For thirty years, the word 'hippie' has evoked derision and bad jokes. Punk rockers cynically conflated hippies with coke-snorting record executives or mindless flower children. On the other side of the divide but equally clueless, the Right Wing blamed hippies for the demise of a morally perfect America that never existed. 'Hippie' was a media handle for the vast and unwieldy phenomenon of young people in the 1960s and '70s who comprised the largest mass bohemian movement in human history.
Myths, assumptions, and conflicting definitions contributed to various revisionist histories. Filmmaker Jonathan Berman has made a beautiful documentary that depicts the real deals: a group of hippies who formed the Black Bear Ranch commune in Siskiyou County in Northern California in the late '60s. His film COMMUNE is a powerful cinematic story of one attempt amongst countless others to create a separate society based on sharing rather than hoarding, voluntary poverty rather than involuntary servitude, developing relationships through love and empathy rather than envy and competition.
Alternating between contemporary interviews and archival film footage, we meet the communards. Artist Elsa Marley, wielding her slogan of FREE LAND FOR FREE PEOPLE, guilt tripped wealthy rock stars for cash in 1968 and bought 80 acres of remote, pristine wilderness. Joined by husband and labor organizer Richard Marley and other artists and activists (including actor Peter Coyote, who had been a member of the San Francisco anarchist troupe The Diggers), Black Bear Ranch suffered through freezing winters and the challenges of rural life, a comical "pot" bust by local cops that yielded tomatoes, and FBI surveillance. In the name of rejecting bourgeois convention, the Bears discouraged couples from cohabitating for more than two nights, the result being a cauldron of jealousies. Eventually, ideological extremes withered away and a livable community was created from scratch.
Most impressive is that despite some fissures in the group, most have maintained a lifelong membership in the Black Bear Ranch family. The scenes of child birthing and midwives, the joyous faces of the feral children raised there, swimming en masse in streams and partaking of the sweat lodge in carefree nudity, and the hard physical labor required to keep the commune self-sufficient, show that a collection of human beings can come together, demand the impossible and then bring it to fruition. It's immaterial that the original communards chose to leave the land or that there were some horrific errors of judgment, one involving the indulgence of a cult who moved to the ranch and absconded with one of the children. The child survived the ordeal, is now an adult woman and grateful for her unorthodox upbringing.

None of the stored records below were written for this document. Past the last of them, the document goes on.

Background: an optimization exercise with open tools, aiming at small area. Do not read the settings as production practice.
At most, simulation tests tie the RTL to the original design; equivalence was not proved.
Power is estimated from default activity; no workload was simulated.

==> inputs of 07-22 <==
==> flow/design.v (excerpt) <==
module uplink_rx (
    input  wire        clk,
    input  wire        rst,           
    input  wire        port_kind,     
    input  wire        sof,           
    input  wire        bit_valid,     
    input  wire        bit_data,
    input  wire [15:0] ov_thr,        
    input  wire [15:0] uv_thr,        
    output reg         frame_done,    
    output wire [1:0]  frame_err,     
    output wire [3:0]  ftype,
    output wire [7:0]  seq,
    output wire [7:0]  len,
    output wire [31:0] status,
    output wire        val_valid,     
    output wire [4:0]  val_idx,
    output wire [15:0] val_data,
    output wire        val_ov,
    output wire        val_uv,
    output wire        val_sus
);
==> module uplink_rx, before the edit <==
module uplink_rx (
    input  wire        clk,
    input  wire        rst,           
    input  wire        port_kind,     
    input  wire        sof,           
    input  wire        bit_valid,     
    input  wire        bit_data,
    input  wire [15:0] ov_thr,        
    input  wire [15:0] uv_thr,        
    output reg         frame_done,    
    output wire [1:0]  frame_err,     
    output wire [3:0]  ftype,
    output wire [7:0]  seq,
    output wire [7:0]  len,
    output wire [31:0] status,
    output wire        val_valid,     
    output wire [4:0]  val_idx,
    output wire [15:0] val_data,
    output wire        val_ov,
    output wire        val_uv,
    output wire        val_sus
);
    localparam [31:0] CRC_POLY = 32'h04C1_1DB7;
    localparam [2:0] S_IDLE = 3'b000, S_DEAD = 3'b001, S_HDR = 3'b010,
                     S_PAY = 3'b100, S_STAT = 3'b101, S_CRC = 3'b110;
    reg [2:0]  st;
    reg [8:0]  cnt;         
    reg [4:0]  ph;          
    reg [31:0] crcn;        
    reg [31:0] sr;          
    reg [2:0]  ft_r;        
    reg [7:0]  seq_r;
    reg [2:0]  w_lo;        
    reg        rel_pend, rel_act;
    wire [4:0] ph1 = ph + 5'd1;
    wire [4:0] b   = cnt[4:0];
    wire [3:0] w_r = {!ft_r[2] && !ft_r[0], w_lo};
    wire in_hdr  = (st == S_HDR);
    wire in_pay  = (st == S_PAY);
    wire in_stat = (st == S_STAT);
    wire in_crc  = (st == S_CRC);
    wire [30:0] hs   = crcn[30:0];
    wire [2:0] h_ft  = hs[29:27];
    wire [3:0] h_w   = hs[16:13];
    reg pair_ok;
    always @(*) begin
        case (h_ft)
            3'h0: pair_ok = !port_kind && (h_w == 4'd12);
            3'h1: pair_ok =  port_kind && (h_w == 4'd4);
            3'h2: pair_ok = !port_kind && (h_w == 4'd9);
            3'h3: pair_ok = (h_w >= 4'd1) && (h_w <= 4'd4);
            3'h4: pair_ok = (h_w == 4'd0);
            3'h5: pair_ok = (h_w == 4'd0);
            3'h7: pair_ok = (h_w == 4'd1);
            default: pair_ok = 1'b0;
        endcase
    end
    wire hdr_ok = pair_ok && hs[30] && (hs[18:17] == 2'd0) &&
                  (hs[12:0] == 13'd0) && !bit_data;
    wire hdr_end  = in_hdr && (b == 5'd31);
    wire pay_end  = in_pay && (cnt[8:5] == w_r) && (b == 5'd0);
    wire stat_end = in_stat && (b == 5'd0);
    wire crc_end  = in_crc && (b == 5'd31);
    wire crc_ok = (crcn == 32'd0);
    wire dead   = (st == S_DEAD);
    always @(posedge clk) begin
        if (rst) begin
            st         <= S_IDLE;
            frame_done <= 1'b0;
            rel_pend   <= 1'b0;
            rel_act    <= 1'b0;
        end else begin
            frame_done <= 1'b0;
            if (sof) begin
                st <= S_HDR;
            end else if (bit_valid) begin
                if (hdr_end) begin
                    st <= hdr_ok ? S_PAY : S_DEAD;
                    frame_done <= !hdr_ok;
                end
                if (pay_end)  st <= S_STAT;
                if (stat_end) st <= S_CRC;
                if (crc_end) begin
                    st <= S_IDLE;
                    frame_done <= 1'b1;
                end
            end
            if (frame_done && !dead && crc_ok && (w_r != 4'd0))
                rel_pend <= 1'b1;
            else if (ph == 5'd23)
                rel_pend <= 1'b0;
            if (rel_pend && ph == 5'd23)
                rel_act <= 1'b1;
            else if (ph1 == {w_r, 1'b0})
                rel_act <= 1'b0;
        end
    end
    always @(posedge clk) begin
        ph <= (rst || ph == 5'd23) ? 5'd0 : ph1;
        if (sof)
            cnt <= 9'd480;
        else if (bit_valid)
            cnt <= cnt + 9'd1;
        if (bit_valid)
            crcn <= {crcn[30:0], bit_data ^ !in_hdr} ^ ((!crcn[31] && !in_hdr) ? CRC_POLY : 32'd0);
        if (bit_valid && (in_pay || (in_stat && !stat_end)))
            sr <= {sr[30:0], bit_data};
        if (bit_valid && hdr_end) begin
            ft_r  <= h_ft;
            seq_r <= hs[26:19];
            w_lo  <= h_w[2:0];
        end
    end
    wire       wen = st[2];
    wire [3:0] wj  = cnt[3:0];
    wire [4:0] wi  = cnt[8:4];
    wire       eq0 = (ph == wi);           
    wire       eq1 = (ph1 == wi);          
    wire [3:0] gwe;
    assign gwe[0] = wen && (wj[3:2] == 2'd1) && eq0;
    assign gwe[1] = wen && (wj[3:2] == 2'd2) && eq0;
    assign gwe[2] = wen && (wj[3:2] == 2'd3) && eq0;
    assign gwe[3] = wen && (wj[3:2] == 2'd0) && eq1;
    wire [3:0] src;
    assign src[0] = sr[wj[1:0] + 3'd3];
    assign src[1] = sr[wj[1:0] + 3'd2];
    assign src[2] = sr[wj[1:0] + 3'd1];
    assign src[3] = sr[wj[1:0]];
    genvar l;
    generate
        for (l = 0; l < 16; l = l + 1) begin : lane
            reg [23:0] r;
            always @(posedge clk)
                r <= {r[22:0], gwe[l / 4] ? ~src[l % 4] : r[23]};
            assign val_data[15 - l] = ~r[23];
        end
    endgenerate
    assign val_valid = rel_act;
    assign val_idx   = ph;
    function automatic gt16(input [15:0] a, input [15:0] b);
        integer k;
        reg c;
        begin
            c = 1'b0;
            for (k = 0; k < 16; k = k + 1)
                c = (a[k] & ~b[k]) | ((a[k] | ~b[k]) & c);
            gt16 = c;
        end
    endfunction
    wire cells = w_r[3] & w_r[2];
    assign val_ov  = cells && gt16(val_data, ov_thr);
    assign val_uv  = cells && gt16(uv_thr, val_data);
    assign val_sus = cells && (gt16(val_data, 16'd50000) || sr[25]);
    assign frame_err = {!dead && !crc_ok, dead};
    assign ftype  = {1'b1, ft_r};
    assign seq    = seq_r;
    assign len    = {2'b00, w_r, 2'b00};
    assign status = sr;
endmodule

Black Bear Ranch is still a functioning commune, mostly populated by young hippies called "New Bears". The Black Bear Land Trust ensured group ownership in perpetuity. Giving lie to the clichés of hippies-turned-yuppies or glassy-eyed fools or amoral narcissists, COMMUNE is a testament to the commitment to utopian ideals by a tough crew who succeeded. It's a reminder that America's pioneer stock is still in our DNA and that we are capable of living our dreams.